Per la 24enne morta dopo il parto, sono 12 i sanitari iscritti nel registro degli indagati dai giudici
Sono dodici i sanitari indagati nell’inchiesta per la morte della 24enne, deceduta poche ore dopo aver partorito il figlio la sera del 30 aprile all’ospedale Torregalli di Firenze. Per sei ginecologi, un’ostetrica, un chirurgo e quattro anestetisti l’accusa è di omicidio colposo. L’iscrizione nel registro degli indagati, secondo quanto appreso, è un atto dovuto in vista dell’autopsia in programma domani all’istituto di medicina legale dopo il conferimento dell’incarico ai medici legali da parte del pm Alessandra Falcone che ha aperto un fascicolo di indagine. A presentare la denuncia ai carabinieri è stato il compagno della vittima. Il neonato sta bene.
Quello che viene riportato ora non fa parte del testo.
File: config.mk
export PLATFORM = sky130hd
export DESIGN_NAME = pa_pg_after_timing_adapter
export DESIGN_NICKNAME = d
export VERILOG_FILES = /design/src/rtl/pa_pg_after_timing_adapter.sv
export SDC_FILE = /design/constraint.sdc
export NUM_CORES = 1
export LEC_CHECK = 0
export CORE_AREA = 3 3 69 64
export DETAILED_ROUTE_END_ITERATION = 8
export DIE_AREA = 0 0 72 67
export GPL_TIMING_DRIVEN = 0
export HOLD_SLACK_MARGIN = 0.1
export PLACE_DENSITY = 0.68
export SLEW_MARGIN = 10
export SYNTH_ARGS = -nofsm -noshare
export SYNTH_HDL_FRONTEND = slang
export SYNTH_SLANG_ARGS = --single-unit
File: constraint.sdc
create_clock -name clk -period 2.9 [get_ports clk]
set_input_delay 0.29 -clock clk [delete_from_list [all_inputs] [get_ports clk]]
set_output_delay 0.29 -clock clk [all_outputs]
set_load 0.01 [all_outputs]
File: src/rtl/pa_pg_after_timing_adapter.sv
// Avalon-ST timing adapter: re-times a ready-latency-N source onto a ready-latency-0 sink
// through a small first-word-fall-through FIFO with overflow detection.
module pa_pg_after_timing_adapter #(
  parameter int DATA_W        = 2,
  parameter int DEPTH         = 4,
  parameter int READY_LATENCY = 1,
  parameter int CNT_W         = 16
) (
  input  logic                     clk,
  input  logic                     reset_n,
  input  logic [DATA_W-1:0]        in_data,
  input  logic                     in_valid,
  output logic                     in_ready,
  output logic [DATA_W-1:0]        out_data,
  output logic                     out_valid,
  input  logic                     out_ready,
  output logic [$clog2(DEPTH):0]   fill_level,
  output logic                     overflow,
  output logic [CNT_W-1:0]         drop_count
);

  localparam int PW = $clog2(DEPTH);
  localparam int OW = PW + 1;
  localparam int SW = OW + 2;
  localparam logic [OW-1:0] DEPTH_L = OW'(DEPTH);

  if (DEPTH < 2 || (DEPTH & (DEPTH - 1)) != 0 || READY_LATENCY < 0 ||
      READY_LATENCY > 3 || DEPTH < READY_LATENCY + 1) begin : g_param_check
    $error("pa_pg_after_timing_adapter: illegal DEPTH/READY_LATENCY combination");
  end

  logic [DATA_W-1:0] mem_q [DEPTH];
  logic [PW-1:0]     wr_ptr_q, wr_ptr_d;
  logic [PW-1:0]     rd_ptr_q, rd_ptr_d;
  logic [OW-1:0]     occ_q, occ_d;
  logic              in_ready_q, in_ready_d;
  logic              overflow_q, overflow_d;
  logic [CNT_W-1:0]  drop_cnt_q, drop_cnt_d;
  logic [SW-1:0]     inflight_d;
  logic              push, pop, drop;

  // Grants still able to deliver a beat after this cycle: the grant issued now plus
  // every older grant except the one whose latency window closes this cycle.
  if (READY_LATENCY > 0) begin : g_rhist
    logic [READY_LATENCY-1:0] rhist_q, rhist_d;

    always_comb begin
      rhist_d    = (rhist_q << 1) | READY_LATENCY'(in_ready_q);
      inflight_d = SW'(in_ready_q);
      for (int i = 0; i < READY_LATENCY; i++) begin
        inflight_d = inflight_d + SW'(rhist_q[i]);
      end
      inflight_d = inflight_d - SW'(rhist_q[READY_LATENCY-1]);
    end

    always_ff @(posedge clk) begin
      if (!reset_n) rhist_q <= '0;
      else          rhist_q <= rhist_d;
    end
  end else begin : g_no_rhist
    assign inflight_d = '0;
  end

  // NOTE: every signal written here gets a value before any branch, so no latch is inferred.
  always_comb begin
    pop        = (occ_q != '0) && out_ready;
    push       = in_valid && ((occ_q < DEPTH_L) || pop);
    drop       = in_valid && !push;
    occ_d      = occ_q + OW'(push) - OW'(pop);
    wr_ptr_d   = push ? wr_ptr_q + PW'(1) : wr_ptr_q;
    rd_ptr_d   = pop  ? rd_ptr_q + PW'(1) : rd_ptr_q;
    in_ready_d = (SW'(occ_d) + inflight_d) < SW'(DEPTH);
    overflow_d = overflow_q | drop;
    drop_cnt_d = drop_cnt_q;
    if (drop && (drop_cnt_q != '1)) begin
      drop_cnt_d = drop_cnt_q + CNT_W'(1);
    end
  end

  // NOTE: state flops use non-blocking assignments so all registers update from pre-edge values.
  always_ff @(posedge clk) begin
    if (!reset_n) begin
      wr_ptr_q   <= '0;
      rd_ptr_q   <= '0;
      occ_q      <= '0;
      in_ready_q <= 1'b0;
      overflow_q <= 1'b0;
      drop_cnt_q <= '0;
    end else begin
      wr_ptr_q   <= wr_ptr_d;
      rd_ptr_q   <= rd_ptr_d;
      occ_q      <= occ_d;
      in_ready_q <= in_ready_d;
      overflow_q <= overflow_d;
      drop_cnt_q <= drop_cnt_d;
    end
  end

  // NOTE: payload storage is not reset; occupancy alone decides what is valid.
  always_ff @(posedge clk) begin
    if (push) mem_q[wr_ptr_q] <= in_data;
  end

  assign in_ready   = in_ready_q;
  assign out_data   = mem_q[rd_ptr_q];
  assign out_valid  = (occ_q != '0);
  assign fill_level = occ_q;
  assign overflow   = overflow_q;
  assign drop_count = drop_cnt_q;

endmodule

==> results of run 1 <==
-- report_power, final --
part | internal (µW) | leakage (µW) | switching, µW
combinational | 176 | 0.000399 | 137
clock | 168 | 0.0000412 | 167
sequential | 553 | 0.000293 | 48.0
-- layout make-up --
| type | instances | area share |
|---|---|---|
| multi-input combinational | 115 | 0.389 |
| sequential | 35 | 0.373 |
| timing repair buffer | 29 | 0.139 |
| clock buffer | 6 | 0.0347 |
| tap | 46 | 0.0275 |
| buffer | 5 | 0.0185 |
| inverter | 7 | 0.0126 |
| clock inverter | 2 | 0.00598 |
-- worst reg2reg max path, cell delays in order (launching register included) --
cell,delay [ps]
dfxtp_1,490
or2b_1,300
and2_1,210
inv_1,90
ha_1,230
inv_1,50
ha_1,130
inv_1,50
fa_1,370
xor2_1,160
xnor2_1,200
o21ai_0,120
nor2_1,90
-- sequential cells by signal (all words and copies together), names as in the netlist, named ones only --
register    count
fill_level      3
overflow        1
drop_count     16
mem_q           8
rd_ptr_q        2
in_ready        1
wr_ptr_q        2
-- final timing paths --
check | cells past startpoint | endpoint | startpoint | slack (ps)
worst min register to register | 2 | overflow | overflow | 480
worst max register to register | 12 | in_ready | fill_level[2] | 360
worst max-delay path | 12 | in_ready | fill_level[2] | 360
worst min-delay path | 2 | overflow | overflow | 480
-- layer usage --
metal	wire, µm	up-vias	GRT usage
li1	-	672	-
met1	1490	648	0.178
met2	1660	36	0.260
met3	169	4	0.0437
met4	33	0	0.0493
met5	0	-	0
-- through the flow --
stage / worst slack [ps] / cells / hold slack, ps / util
5_1_grt: 144 / 245 / 502 / 0.557
3_3_place_gp: 171 / 237 / 449 / 0.534
6_report: 360 / 245 / 477 / 0.557
2_1_floorplan: 537 / 162 / 389 / -
3_5_place_dp: 74.9 / 237 / 468 / 0.534
4_1_cts: 330 / 245 / 484 / 0.557
-- cell families (layout without fill, tap and decap cells) --
| logic type | count (synthesis) | count (layout) |
|---|---|---|
| AO/OA/AOI/OAI | 27 | 27 |
| XOR/XNOR | 5 | 5 |
| adder cells (fa/ha/maj) | 8 | 8 |
| buffers and inverters | 12 | 49 |
| flip-flops | 35 | 35 |
| multiplexers | 6 | 6 |
| AND/OR/NAND/NOR | 69 | 69 |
Secondo quanto finora ricostruito, la donna, subito dopo aver dato alla luce il bambino, avrebbe avuto un’emorragia che, da quanto emerge, sarebbe stata risolta in sala operatoria. Quindi sarebbe stata ricoverata nel reparto di ginecologia dove, però, in serata avrebbe avuto un altro malore. È scattata la procedura di emergenza, sono state fatte alcune trasfusioni, mentre si cercava di interrompere l’emorragia. La paziente avrebbe avuto anche degli arresti cardiorespiratori ed è stata rianimata. I danni provocati dall’emorragia sono stati molto gravi e l’1 maggio la 24enne è stata dichiarata morta.
La Asl Toscana Centro ha segnalato un ‘evento sentinella’, che richiede la rivalutazione dell’intero caso per capire se ci sono state responsabilità del personale sanitario.